-- Records to use follows --
## src/rtl/evs_pkg.sv

```systemverilog
package evs_pkg;

  localparam int unsigned ONE_Q16 = 32'h0001_0000;

  // strategy codes
  localparam logic [1:0] MODE_DANTZIG = 2'd0;
  localparam logic [1:0] MODE_STEEP   = 2'd1;
  localparam logic [1:0] MODE_BLAND   = 2'd2;
  localparam logic [1:0] MODE_DEVEX   = 2'd3;

  // variable status codes
  localparam logic [1:0] VS_BASIC = 2'd0;
  localparam logic [1:0] VS_LOWER = 2'd1;
  localparam logic [1:0] VS_UPPER = 2'd2;
  localparam logic [1:0] VS_FREE  = 2'd3;

  // configuration register indexes
  localparam logic REG_MODE = 1'b0;
  localparam logic REG_TOL  = 1'b1;

  // multiplier step codes
  localparam logic [2:0] MS_NONE = 3'd0;
  localparam logic [2:0] MS_SQ   = 3'd1;
  localparam logic [2:0] MS_TT   = 3'd2;
  localparam logic [2:0] MS_L0   = 3'd3;
  localparam logic [2:0] MS_L1   = 3'd4;
  localparam logic [2:0] MS_R0   = 3'd5;
  localparam logic [2:0] MS_R1   = 3'd6;

  typedef struct packed {
    logic       load;
    logic [2:0] mstep;
    logic       simple_upd;
    logic       cmp_upd;
    logic       finish;
  } evs_cmd_t;

  typedef struct packed {
    logic elig;
    logic ratio_mode;
    logic last;
    logic out_busy;
  } evs_stat_t;

endpackage

```

## src/rtl/entering_variable_select_scan.sv

```systemverilog
// Entering-variable pricing scan.
// Input channel (in_valid/in_stall): one variable per beat, in index order;
// in_last_var marks the final variable of a scan.
// Result channel (out_valid/out_stall): one beat per scan, after the last
// variable: out_entering_index and out_found (0 = optimal, index 0).
// Config port: cfg_we with cfg_index 0 = strategy mode, 1 = tolerance;
// write only while no scan beat is in flight.
// Steps: Dantzig, Bland and ineligible variables go through load, evaluate
// and finish; an eligible variable under steepest edge or Devex also has the
// single 32x32 multiplier stepping through m*m, t*t and two 64x32 products,
// then a compare. The result shows in the cycle after the last beat finishes.
// While the result beat is stalled the block keeps taking input beats; the
// next last beat then waits until the output register empties.
// Reset: mode Devex, tolerance 1, scan state and counter cleared, no result.
module entering_variable_select_scan #(
  parameter int MAX_VARS = 65536
) (
  input  logic        clk,
  input  logic        rst_n,
  input  logic        cfg_we,
  input  logic        cfg_index,
  input  logic [31:0] cfg_wdata,
  input  logic        in_valid,
  output logic        in_stall,
  input  logic [1:0]  in_var_state,
  input  logic        in_skip_flag,
  input  logic [31:0] in_reduced_cost,
  input  logic [31:0] in_edge_weight,
  input  logic        in_last_var,
  output logic        out_valid,
  input  logic        out_stall,
  output logic [15:0] out_entering_index,
  output logic        out_found
);
  import evs_pkg::*;

  evs_cmd_t  cmd;
  evs_stat_t stat;

  evs_ctrl u_ctrl (
    .clk      (clk),
    .rst_n    (rst_n),
    .in_valid (in_valid),
    .in_stall (in_stall),
    .stat     (stat),
    .cmd      (cmd)
  );

  evs_dp #(.MAX_VARS(MAX_VARS)) u_dp (
    .clk                (clk),
    .rst_n              (rst_n),
    .cfg_we             (cfg_we),
    .cfg_index          (cfg_index),
    .cfg_wdata          (cfg_wdata),
    .in_var_state       (in_var_state),
    .in_skip_flag       (in_skip_flag),
    .in_reduced_cost    (in_reduced_cost),
    .in_edge_weight     (in_edge_weight),
    .in_last_var        (in_last_var),
    .out_valid          (out_valid),
    .out_stall          (out_stall),
    .out_entering_index (out_entering_index),
    .out_found          (out_found),
    .cmd                (cmd),
    .stat               (stat)
  );

endmodule

```

## src/rtl/evs_ctrl.sv

```systemverilog
module evs_ctrl (
  input  logic               clk,
  input  logic               rst_n,
  input  logic               in_valid,
  output logic               in_stall,
  input  evs_pkg::evs_stat_t stat,
  output evs_pkg::evs_cmd_t  cmd
);
  import evs_pkg::*;

  localparam logic [3:0] S_IDLE = 4'd0;
  localparam logic [3:0] S_EVAL = 4'd1;
  localparam logic [3:0] S_MSQ  = 4'd2;
  localparam logic [3:0] S_MTT  = 4'd3;
  localparam logic [3:0] S_ML0  = 4'd4;
  localparam logic [3:0] S_ML1  = 4'd5;
  localparam logic [3:0] S_MR0  = 4'd6;
  localparam logic [3:0] S_MR1  = 4'd7;
  localparam logic [3:0] S_CMP  = 4'd8;
  localparam logic [3:0] S_FIN  = 4'd9;

  logic [3:0] state_r, state_nxt;

  assign in_stall = (state_r != S_IDLE);

  always_comb begin
    state_nxt = state_r;
    cmd = '0;
    cmd.mstep = MS_NONE;
    case (state_r)
      S_IDLE: begin
        if (in_valid) begin
          cmd.load = 1'b1;
          state_nxt = S_EVAL;
        end
      end
      S_EVAL: begin
        if (stat.elig && stat.ratio_mode) begin
          state_nxt = S_MSQ;
        end else begin
          cmd.simple_upd = 1'b1;
          state_nxt = S_FIN;
        end
      end
      S_MSQ: begin cmd.mstep = MS_SQ; state_nxt = S_MTT; end
      S_MTT: begin cmd.mstep = MS_TT; state_nxt = S_ML0; end
      S_ML0: begin cmd.mstep = MS_L0; state_nxt = S_ML1; end
      S_ML1: begin cmd.mstep = MS_L1; state_nxt = S_MR0; end
      S_MR0: begin cmd.mstep = MS_R0; state_nxt = S_MR1; end
      S_MR1: begin cmd.mstep = MS_R1; state_nxt = S_CMP; end
      S_CMP: begin cmd.cmp_upd = 1'b1; state_nxt = S_FIN; end
      S_FIN: begin
        // a last beat waits for the output register to free up
        if (!(stat.last && stat.out_busy)) begin
          cmd.finish = 1'b1;
          state_nxt = S_IDLE;
        end
      end
      default: state_nxt = S_IDLE;
    endcase
  end

  always_ff @(posedge clk) begin
    if (!rst_n) state_r <= S_IDLE;
    else        state_r <= state_nxt;
  end

endmodule

```

## src/rtl/evs_dp.sv

```systemverilog
module evs_dp #(
  parameter int MAX_VARS = 65536
) (
  input  logic               clk,
  input  logic               rst_n,
  input  logic               cfg_we,
  input  logic               cfg_index,
  input  logic [31:0]        cfg_wdata,
  input  logic [1:0]         in_var_state,
  input  logic               in_skip_flag,
  input  logic [31:0]        in_reduced_cost,
  input  logic [31:0]        in_edge_weight,
  input  logic               in_last_var,
  output logic               out_valid,
  input  logic               out_stall,
  output logic [15:0]        out_entering_index,
  output logic               out_found,
  input  evs_pkg::evs_cmd_t  cmd,
  output evs_pkg::evs_stat_t stat
);
  import evs_pkg::*;

  localparam int CW = (MAX_VARS > 1) ? $clog2(MAX_VARS) : 1;
  localparam logic [CW-1:0] CNT_MAX = CW'(MAX_VARS - 1);

  logic [1:0]    mode_r;
  logic [31:0]   tol_r;
  logic [1:0]    st_r;
  logic          skip_r, neg_r, last_r;
  logic [31:0]   mag_r, w_r;
  logic [CW-1:0] cnt_r, bidx_r;
  logic [63:0]   bnum_r, sq_r, bn_r;
  logic [31:0]   bden_r;
  logic          have_r;
  logic [95:0]   lhs_r, rhs_r;
  logic          ov_r, ofound_r;
  logic [15:0]   oidx_r;

  logic          elig, ratio_mode;
  logic [31:0]   wp, bd, mul_a, mul_b;
  logic [63:0]   prod;
  logic [31:0]   mag_in;
  logic [63:0]   dz_ref;

  assign mag_in = in_reduced_cost[31] ? (32'd0 - in_reduced_cost) : in_reduced_cost;

  always_comb begin
    elig = 1'b0;
    if (!skip_r && st_r != VS_BASIC && mag_r > tol_r) begin
      case (st_r)
        VS_LOWER: elig = neg_r;
        VS_UPPER: elig = !neg_r;
        default:  elig = 1'b1;
      endcase
    end
  end

  assign ratio_mode = (mode_r == MODE_STEEP) || (mode_r == MODE_DEVEX);

  always_comb begin
    wp = w_r;
    if (mode_r == MODE_STEEP) begin
      if (w_r == 32'd0) wp = ONE_Q16;
    end else if (w_r < ONE_Q16) begin
      wp = ONE_Q16;
    end
  end

  assign bd     = have_r ? bden_r : ONE_Q16;
  assign dz_ref = have_r ? bnum_r : {32'd0, tol_r};

  always_comb begin
    mul_a = 32'd0;
    mul_b = 32'd0;
    case (cmd.mstep)
      MS_SQ: begin mul_a = mag_r;        mul_b = mag_r; end
      MS_TT: begin mul_a = tol_r;        mul_b = tol_r; end
      MS_L0: begin mul_a = sq_r[31:0];   mul_b = bd;    end
      MS_L1: begin mul_a = sq_r[63:32];  mul_b = bd;    end
      MS_R0: begin mul_a = bn_r[31:0];   mul_b = wp;    end
      MS_R1: begin mul_a = bn_r[63:32];  mul_b = wp;    end
      default: begin mul_a = 32'd0;      mul_b = 32'd0; end
    endcase
  end

  assign prod = {32'd0, mul_a} * {32'd0, mul_b};

  always_ff @(posedge clk) begin
    if (!rst_n) begin
      mode_r <= MODE_DEVEX;
      tol_r  <= 32'd1;
    end else if (cfg_we) begin
      case (cfg_index)
        REG_MODE: mode_r <= cfg_wdata[1:0];
        REG_TOL:  tol_r  <= cfg_wdata;
        default:  ;
      endcase
    end
  end

  // item payload
  always_ff @(posedge clk) begin
    if (cmd.load) begin
      st_r   <= in_var_state;
      skip_r <= in_skip_flag;
      neg_r  <= in_reduced_cost[31];
      mag_r  <= mag_in;
      w_r    <= in_edge_weight;
      last_r <= in_last_var;
    end
    case (cmd.mstep)
      MS_SQ: sq_r  <= prod;
      MS_TT: bn_r  <= have_r ? bnum_r : prod;
      MS_L0: lhs_r <= {32'd0, prod};
      MS_L1: lhs_r <= lhs_r + {prod, 32'd0};
      MS_R0: rhs_r <= {32'd0, prod};
      MS_R1: rhs_r <= rhs_r + {prod, 32'd0};
      default: ;
    endcase
  end

  // scan state
  always_ff @(posedge clk) begin
    if (!rst_n) begin
      cnt_r  <= '0;
      have_r <= 1'b0;
      bnum_r <= 64'd0;
      bden_r <= ONE_Q16;
      bidx_r <= '0;
    end else if (cmd.finish && last_r) begin
      cnt_r  <= '0;
      have_r <= 1'b0;
      bnum_r <= 64'd0;
      bden_r <= ONE_Q16;
      bidx_r <= '0;
    end else begin
      if (cmd.finish) cnt_r <= (cnt_r == CNT_MAX) ? '0 : cnt_r + 1'b1;
      if (cmd.simple_upd && elig) begin
        if (mode_r == MODE_BLAND) begin
          if (!have_r) begin
            have_r <= 1'b1;
            bidx_r <= cnt_r;
          end
        end else if (mode_r == MODE_DANTZIG) begin
          if ({32'd0, mag_r} > dz_ref) begin
            bnum_r <= {32'd0, mag_r};
            bden_r <= ONE_Q16;
            bidx_r <= cnt_r;
            have_r <= 1'b1;
          end
        end
      end
      if (cmd.cmp_upd && lhs_r > rhs_r) begin
        bnum_r <= sq_r;
        bden_r <= wp;
        bidx_r <= cnt_r;
        have_r <= 1'b1;
      end
    end
  end

  // output register
  always_ff @(posedge clk) begin
    if (!rst_n) ov_r <= 1'b0;
    else if (cmd.finish && last_r) ov_r <= 1'b1;
    else if (!out_stall) ov_r <= 1'b0;
  end

  always_ff @(posedge clk) begin
    if (cmd.finish && last_r) begin
      ofound_r <= have_r;
      oidx_r   <= have_r ? 16'(bidx_r) : 16'd0;
    end
  end

  assign out_valid          = ov_r;
  assign out_found          = ofound_r;
  assign out_entering_index = oidx_r;

  assign stat.elig       = elig;
  assign stat.ratio_mode = ratio_mode;
  assign stat.last       = last_r;
  assign stat.out_busy   = ov_r && out_stall;

endmodule

```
-- Records to use concluded --
* [Task to carry out]
A single number is required: the count of lines in the data that contain the string "tolerance".

* [Result of this exercise]
2